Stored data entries
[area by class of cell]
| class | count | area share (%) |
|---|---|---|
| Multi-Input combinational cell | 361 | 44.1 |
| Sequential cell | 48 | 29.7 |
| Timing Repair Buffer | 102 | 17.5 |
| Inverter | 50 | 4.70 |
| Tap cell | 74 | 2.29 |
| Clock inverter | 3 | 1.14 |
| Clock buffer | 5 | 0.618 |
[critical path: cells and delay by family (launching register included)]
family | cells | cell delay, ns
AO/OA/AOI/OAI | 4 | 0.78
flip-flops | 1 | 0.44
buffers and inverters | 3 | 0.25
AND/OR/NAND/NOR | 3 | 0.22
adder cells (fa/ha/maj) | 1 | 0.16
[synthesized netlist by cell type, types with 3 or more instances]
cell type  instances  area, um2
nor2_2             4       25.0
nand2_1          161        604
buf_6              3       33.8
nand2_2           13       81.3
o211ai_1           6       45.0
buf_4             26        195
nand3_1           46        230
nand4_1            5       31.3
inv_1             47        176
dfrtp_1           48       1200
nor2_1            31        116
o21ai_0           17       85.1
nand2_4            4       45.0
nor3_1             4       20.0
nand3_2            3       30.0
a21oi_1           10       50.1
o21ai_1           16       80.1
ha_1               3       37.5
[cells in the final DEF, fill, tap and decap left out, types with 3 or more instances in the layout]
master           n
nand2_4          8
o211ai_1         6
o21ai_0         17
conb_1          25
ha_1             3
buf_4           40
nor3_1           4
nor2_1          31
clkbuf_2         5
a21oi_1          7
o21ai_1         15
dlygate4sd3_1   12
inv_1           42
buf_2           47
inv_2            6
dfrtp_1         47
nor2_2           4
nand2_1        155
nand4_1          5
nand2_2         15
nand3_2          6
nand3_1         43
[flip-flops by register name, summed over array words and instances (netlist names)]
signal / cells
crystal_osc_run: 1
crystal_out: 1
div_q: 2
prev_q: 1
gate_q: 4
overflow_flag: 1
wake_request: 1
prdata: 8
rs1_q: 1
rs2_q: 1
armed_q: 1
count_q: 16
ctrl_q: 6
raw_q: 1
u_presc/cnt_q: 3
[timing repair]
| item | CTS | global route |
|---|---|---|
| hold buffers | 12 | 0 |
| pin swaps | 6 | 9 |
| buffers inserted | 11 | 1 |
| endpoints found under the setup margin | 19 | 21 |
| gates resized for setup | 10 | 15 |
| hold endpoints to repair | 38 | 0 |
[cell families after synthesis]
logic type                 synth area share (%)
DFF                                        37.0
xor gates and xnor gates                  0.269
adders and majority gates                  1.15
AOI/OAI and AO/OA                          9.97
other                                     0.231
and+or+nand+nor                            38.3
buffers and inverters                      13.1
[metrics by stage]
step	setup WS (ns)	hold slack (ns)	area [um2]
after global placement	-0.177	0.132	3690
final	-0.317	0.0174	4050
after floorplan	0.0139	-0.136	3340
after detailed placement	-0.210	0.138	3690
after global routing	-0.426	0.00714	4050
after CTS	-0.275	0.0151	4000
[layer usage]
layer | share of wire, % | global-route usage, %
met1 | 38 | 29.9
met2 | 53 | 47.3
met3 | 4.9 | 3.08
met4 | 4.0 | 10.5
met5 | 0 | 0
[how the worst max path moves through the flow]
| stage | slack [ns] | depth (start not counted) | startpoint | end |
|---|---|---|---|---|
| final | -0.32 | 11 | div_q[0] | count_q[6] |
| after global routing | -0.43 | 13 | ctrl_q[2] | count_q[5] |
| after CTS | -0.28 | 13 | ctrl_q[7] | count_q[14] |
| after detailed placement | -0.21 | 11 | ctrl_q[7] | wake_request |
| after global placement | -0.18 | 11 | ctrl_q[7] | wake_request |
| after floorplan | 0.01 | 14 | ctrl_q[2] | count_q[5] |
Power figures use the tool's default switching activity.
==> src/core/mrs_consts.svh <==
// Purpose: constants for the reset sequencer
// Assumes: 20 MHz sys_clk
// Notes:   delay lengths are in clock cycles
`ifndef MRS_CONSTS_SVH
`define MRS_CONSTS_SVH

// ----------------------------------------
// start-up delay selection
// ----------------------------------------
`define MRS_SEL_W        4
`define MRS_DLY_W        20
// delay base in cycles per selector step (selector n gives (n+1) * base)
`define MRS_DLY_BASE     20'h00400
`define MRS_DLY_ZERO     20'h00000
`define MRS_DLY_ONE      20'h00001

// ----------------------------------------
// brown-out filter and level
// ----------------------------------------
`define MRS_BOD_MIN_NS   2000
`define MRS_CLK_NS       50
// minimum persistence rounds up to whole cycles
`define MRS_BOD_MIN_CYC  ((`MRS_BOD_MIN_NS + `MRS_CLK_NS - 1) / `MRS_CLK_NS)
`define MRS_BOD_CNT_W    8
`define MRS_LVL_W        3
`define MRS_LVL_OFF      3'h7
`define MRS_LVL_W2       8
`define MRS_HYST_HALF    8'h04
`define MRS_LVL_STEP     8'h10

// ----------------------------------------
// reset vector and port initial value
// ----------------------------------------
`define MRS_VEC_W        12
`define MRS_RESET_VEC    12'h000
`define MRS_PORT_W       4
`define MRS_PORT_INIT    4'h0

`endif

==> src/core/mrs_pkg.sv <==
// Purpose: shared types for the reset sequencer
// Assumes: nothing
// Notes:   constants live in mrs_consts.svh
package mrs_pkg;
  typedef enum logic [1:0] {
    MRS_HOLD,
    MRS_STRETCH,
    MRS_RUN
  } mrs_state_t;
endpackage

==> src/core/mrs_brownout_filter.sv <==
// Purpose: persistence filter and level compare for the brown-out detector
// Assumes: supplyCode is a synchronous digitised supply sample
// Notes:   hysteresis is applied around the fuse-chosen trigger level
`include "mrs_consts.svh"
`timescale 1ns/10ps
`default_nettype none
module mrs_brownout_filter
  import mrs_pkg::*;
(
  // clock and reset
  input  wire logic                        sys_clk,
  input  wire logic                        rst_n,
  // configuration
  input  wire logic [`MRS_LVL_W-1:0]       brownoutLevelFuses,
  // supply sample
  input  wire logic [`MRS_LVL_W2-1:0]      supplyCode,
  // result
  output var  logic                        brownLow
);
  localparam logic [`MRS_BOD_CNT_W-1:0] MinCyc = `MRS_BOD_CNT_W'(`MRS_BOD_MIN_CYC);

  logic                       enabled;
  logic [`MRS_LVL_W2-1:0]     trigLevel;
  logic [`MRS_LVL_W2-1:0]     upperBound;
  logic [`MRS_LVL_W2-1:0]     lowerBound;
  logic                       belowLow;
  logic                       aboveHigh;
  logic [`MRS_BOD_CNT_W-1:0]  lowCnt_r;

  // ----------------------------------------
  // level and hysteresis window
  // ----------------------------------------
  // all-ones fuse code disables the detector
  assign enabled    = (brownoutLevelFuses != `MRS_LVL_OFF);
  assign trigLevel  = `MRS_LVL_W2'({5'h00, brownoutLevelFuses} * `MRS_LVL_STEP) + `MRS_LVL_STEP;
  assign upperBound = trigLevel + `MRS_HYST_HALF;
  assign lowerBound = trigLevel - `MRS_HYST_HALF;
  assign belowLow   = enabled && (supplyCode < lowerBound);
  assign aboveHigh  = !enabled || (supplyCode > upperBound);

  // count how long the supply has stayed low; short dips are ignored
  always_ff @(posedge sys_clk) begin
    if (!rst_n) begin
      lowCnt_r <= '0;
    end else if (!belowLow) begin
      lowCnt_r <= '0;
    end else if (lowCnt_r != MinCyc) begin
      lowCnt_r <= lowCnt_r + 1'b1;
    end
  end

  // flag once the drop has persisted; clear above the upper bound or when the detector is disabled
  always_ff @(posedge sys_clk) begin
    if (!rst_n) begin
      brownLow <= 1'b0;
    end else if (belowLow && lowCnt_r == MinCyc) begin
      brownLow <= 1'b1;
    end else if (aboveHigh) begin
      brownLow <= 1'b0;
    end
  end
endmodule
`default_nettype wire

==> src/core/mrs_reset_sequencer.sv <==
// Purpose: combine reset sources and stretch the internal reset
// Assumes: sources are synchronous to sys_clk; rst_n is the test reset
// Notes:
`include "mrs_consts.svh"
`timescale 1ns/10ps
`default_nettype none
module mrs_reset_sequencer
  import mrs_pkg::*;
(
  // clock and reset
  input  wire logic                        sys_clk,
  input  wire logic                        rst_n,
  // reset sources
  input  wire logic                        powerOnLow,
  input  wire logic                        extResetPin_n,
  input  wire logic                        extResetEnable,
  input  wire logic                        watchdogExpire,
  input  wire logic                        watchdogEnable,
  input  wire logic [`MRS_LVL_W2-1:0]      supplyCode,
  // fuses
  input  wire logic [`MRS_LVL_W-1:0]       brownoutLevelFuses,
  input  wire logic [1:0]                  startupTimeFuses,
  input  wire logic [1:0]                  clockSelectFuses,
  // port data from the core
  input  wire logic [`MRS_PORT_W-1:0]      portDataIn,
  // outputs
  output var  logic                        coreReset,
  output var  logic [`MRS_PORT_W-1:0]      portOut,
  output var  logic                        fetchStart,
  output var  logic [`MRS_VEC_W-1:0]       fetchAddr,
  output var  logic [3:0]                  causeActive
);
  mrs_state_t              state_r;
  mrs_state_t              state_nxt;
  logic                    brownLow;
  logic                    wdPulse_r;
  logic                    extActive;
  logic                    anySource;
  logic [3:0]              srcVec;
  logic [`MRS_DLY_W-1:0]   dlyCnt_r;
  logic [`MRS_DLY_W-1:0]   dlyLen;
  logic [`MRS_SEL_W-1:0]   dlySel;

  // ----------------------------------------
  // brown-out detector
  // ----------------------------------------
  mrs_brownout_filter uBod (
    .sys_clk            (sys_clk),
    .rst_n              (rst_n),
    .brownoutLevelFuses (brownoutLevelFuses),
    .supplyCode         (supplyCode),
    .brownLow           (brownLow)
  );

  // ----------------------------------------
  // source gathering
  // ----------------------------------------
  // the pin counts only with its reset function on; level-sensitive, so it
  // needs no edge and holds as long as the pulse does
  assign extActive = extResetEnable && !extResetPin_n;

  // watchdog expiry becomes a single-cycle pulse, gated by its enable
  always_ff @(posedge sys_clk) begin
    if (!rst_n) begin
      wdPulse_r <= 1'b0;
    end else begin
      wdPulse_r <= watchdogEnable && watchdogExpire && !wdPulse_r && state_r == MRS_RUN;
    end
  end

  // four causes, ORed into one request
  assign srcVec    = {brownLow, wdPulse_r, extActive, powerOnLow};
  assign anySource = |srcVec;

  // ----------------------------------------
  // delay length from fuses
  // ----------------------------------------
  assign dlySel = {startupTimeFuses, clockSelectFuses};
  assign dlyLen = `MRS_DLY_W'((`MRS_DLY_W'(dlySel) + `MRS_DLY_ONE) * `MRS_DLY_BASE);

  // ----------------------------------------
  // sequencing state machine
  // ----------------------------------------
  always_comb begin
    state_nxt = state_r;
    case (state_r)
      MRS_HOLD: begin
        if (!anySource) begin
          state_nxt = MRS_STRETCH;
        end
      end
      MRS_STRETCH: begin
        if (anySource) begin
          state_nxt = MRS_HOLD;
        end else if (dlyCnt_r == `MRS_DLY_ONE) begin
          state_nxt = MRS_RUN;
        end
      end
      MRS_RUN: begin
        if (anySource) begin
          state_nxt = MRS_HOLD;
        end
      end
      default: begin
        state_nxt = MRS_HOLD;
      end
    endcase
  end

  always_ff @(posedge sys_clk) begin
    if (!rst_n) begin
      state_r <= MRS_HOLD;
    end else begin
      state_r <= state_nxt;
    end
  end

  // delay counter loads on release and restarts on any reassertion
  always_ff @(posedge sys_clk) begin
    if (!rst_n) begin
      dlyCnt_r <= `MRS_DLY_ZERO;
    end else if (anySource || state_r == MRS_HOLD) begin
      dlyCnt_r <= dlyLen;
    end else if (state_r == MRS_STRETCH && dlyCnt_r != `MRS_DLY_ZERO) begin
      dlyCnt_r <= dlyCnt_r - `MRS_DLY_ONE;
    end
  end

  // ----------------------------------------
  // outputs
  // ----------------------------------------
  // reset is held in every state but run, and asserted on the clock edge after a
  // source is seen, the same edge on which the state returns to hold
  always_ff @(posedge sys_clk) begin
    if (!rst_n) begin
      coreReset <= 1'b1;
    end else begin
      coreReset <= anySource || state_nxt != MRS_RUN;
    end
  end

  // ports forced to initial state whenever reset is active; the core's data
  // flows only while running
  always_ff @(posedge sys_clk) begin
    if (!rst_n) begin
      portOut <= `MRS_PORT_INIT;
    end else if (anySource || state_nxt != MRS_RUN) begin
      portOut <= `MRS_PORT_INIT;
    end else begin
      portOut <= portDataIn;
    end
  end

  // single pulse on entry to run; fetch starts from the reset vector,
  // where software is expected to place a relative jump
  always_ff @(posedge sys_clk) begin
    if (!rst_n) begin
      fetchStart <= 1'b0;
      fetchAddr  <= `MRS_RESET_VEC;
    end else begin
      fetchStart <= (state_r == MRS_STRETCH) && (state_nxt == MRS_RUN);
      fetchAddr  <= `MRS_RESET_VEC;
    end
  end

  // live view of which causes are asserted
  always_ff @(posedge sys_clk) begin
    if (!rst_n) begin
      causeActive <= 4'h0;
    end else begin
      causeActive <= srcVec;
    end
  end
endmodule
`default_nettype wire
==
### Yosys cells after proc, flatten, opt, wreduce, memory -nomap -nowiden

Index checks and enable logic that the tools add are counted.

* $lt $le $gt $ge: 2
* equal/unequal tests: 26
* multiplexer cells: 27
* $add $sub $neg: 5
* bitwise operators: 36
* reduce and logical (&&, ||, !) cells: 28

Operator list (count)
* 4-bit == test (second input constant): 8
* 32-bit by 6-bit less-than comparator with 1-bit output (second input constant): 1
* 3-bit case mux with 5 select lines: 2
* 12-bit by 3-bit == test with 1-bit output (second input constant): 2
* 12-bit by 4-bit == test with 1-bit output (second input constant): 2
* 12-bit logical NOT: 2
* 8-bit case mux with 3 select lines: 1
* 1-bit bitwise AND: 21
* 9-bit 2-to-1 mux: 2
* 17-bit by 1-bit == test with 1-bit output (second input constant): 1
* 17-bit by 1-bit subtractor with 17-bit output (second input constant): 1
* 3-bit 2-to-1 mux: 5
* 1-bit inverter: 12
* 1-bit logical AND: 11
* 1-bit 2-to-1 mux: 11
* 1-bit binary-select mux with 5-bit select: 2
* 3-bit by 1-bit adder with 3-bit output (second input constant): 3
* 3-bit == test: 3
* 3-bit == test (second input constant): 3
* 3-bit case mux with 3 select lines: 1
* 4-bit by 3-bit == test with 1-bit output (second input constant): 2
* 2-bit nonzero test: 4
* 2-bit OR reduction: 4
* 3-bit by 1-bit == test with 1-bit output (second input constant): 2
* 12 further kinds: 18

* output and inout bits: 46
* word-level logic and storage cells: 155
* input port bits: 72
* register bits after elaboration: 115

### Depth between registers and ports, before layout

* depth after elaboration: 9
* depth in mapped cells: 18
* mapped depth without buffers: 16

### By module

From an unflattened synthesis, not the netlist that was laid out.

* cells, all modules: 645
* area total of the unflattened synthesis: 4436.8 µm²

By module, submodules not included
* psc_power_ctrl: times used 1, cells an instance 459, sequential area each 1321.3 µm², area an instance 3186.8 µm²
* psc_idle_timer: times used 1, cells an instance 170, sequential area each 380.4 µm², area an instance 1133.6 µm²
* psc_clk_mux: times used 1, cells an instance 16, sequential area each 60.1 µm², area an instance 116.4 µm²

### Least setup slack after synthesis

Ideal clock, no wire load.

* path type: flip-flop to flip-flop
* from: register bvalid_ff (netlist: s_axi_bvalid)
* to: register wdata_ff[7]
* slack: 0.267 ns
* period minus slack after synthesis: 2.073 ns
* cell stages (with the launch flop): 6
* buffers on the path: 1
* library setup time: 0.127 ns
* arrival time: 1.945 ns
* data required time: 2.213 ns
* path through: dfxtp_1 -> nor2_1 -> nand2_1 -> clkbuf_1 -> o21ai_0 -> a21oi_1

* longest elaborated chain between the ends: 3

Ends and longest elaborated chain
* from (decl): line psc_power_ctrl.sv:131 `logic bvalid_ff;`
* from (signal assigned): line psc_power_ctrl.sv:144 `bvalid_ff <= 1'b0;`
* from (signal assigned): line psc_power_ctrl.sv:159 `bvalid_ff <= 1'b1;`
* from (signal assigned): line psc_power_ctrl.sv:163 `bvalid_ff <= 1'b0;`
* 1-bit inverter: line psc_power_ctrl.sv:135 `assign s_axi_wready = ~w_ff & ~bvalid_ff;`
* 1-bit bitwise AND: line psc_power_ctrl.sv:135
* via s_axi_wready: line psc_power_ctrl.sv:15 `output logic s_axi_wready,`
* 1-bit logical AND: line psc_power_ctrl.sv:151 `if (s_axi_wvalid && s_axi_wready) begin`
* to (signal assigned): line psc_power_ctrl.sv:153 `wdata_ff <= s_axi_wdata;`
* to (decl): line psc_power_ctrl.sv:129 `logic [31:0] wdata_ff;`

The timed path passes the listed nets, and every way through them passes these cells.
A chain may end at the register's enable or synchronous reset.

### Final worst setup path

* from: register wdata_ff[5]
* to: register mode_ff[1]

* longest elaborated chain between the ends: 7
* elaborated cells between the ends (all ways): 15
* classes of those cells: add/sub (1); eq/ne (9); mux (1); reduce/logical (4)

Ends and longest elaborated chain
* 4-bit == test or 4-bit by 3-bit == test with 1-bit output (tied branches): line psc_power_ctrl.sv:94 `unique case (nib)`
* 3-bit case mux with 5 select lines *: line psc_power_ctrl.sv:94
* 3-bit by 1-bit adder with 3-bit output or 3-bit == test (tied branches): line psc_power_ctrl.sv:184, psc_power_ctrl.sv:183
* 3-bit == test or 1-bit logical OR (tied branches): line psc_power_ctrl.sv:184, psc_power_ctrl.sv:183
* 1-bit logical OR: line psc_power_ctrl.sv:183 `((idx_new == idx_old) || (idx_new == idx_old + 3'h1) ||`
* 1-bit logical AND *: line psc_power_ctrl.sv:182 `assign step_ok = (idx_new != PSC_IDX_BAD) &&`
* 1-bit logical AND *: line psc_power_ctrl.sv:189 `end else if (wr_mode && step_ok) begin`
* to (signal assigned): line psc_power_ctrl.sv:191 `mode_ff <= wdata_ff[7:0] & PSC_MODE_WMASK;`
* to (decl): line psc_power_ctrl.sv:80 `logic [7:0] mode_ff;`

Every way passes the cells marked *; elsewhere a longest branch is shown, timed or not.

What is being asked - Look back at the entries above. Retype the line with "input constant): 8", the line with "after elaboration: 115", and all lines in between.

Task solution -
* 4-bit == test (second input constant): 8
* 32-bit by 6-bit less-than comparator with 1-bit output (second input constant): 1
* 3-bit case mux with 5 select lines: 2
* 12-bit by 3-bit == test with 1-bit output (second input constant): 2
* 12-bit by 4-bit == test with 1-bit output (second input constant): 2
* 12-bit logical NOT: 2
* 8-bit case mux with 3 select lines: 1
* 1-bit bitwise AND: 21
* 9-bit 2-to-1 mux: 2
* 17-bit by 1-bit == test with 1-bit output (second input constant): 1
* 17-bit by 1-bit subtractor with 17-bit output (second input constant): 1
* 3-bit 2-to-1 mux: 5
* 1-bit inverter: 12
* 1-bit logical AND: 11
* 1-bit 2-to-1 mux: 11
* 1-bit binary-select mux with 5-bit select: 2
* 3-bit by 1-bit adder with 3-bit output (second input constant): 3
* 3-bit == test: 3
* 3-bit == test (second input constant): 3
* 3-bit case mux with 3 select lines: 1
* 4-bit by 3-bit == test with 1-bit output (second input constant): 2
* 2-bit nonzero test: 4
* 2-bit OR reduction: 4
* 3-bit by 1-bit == test with 1-bit output (second input constant): 2
* 12 further kinds: 18

* output and inout bits: 46
* word-level logic and storage cells: 155
* input port bits: 72
* register bits after elaboration: 115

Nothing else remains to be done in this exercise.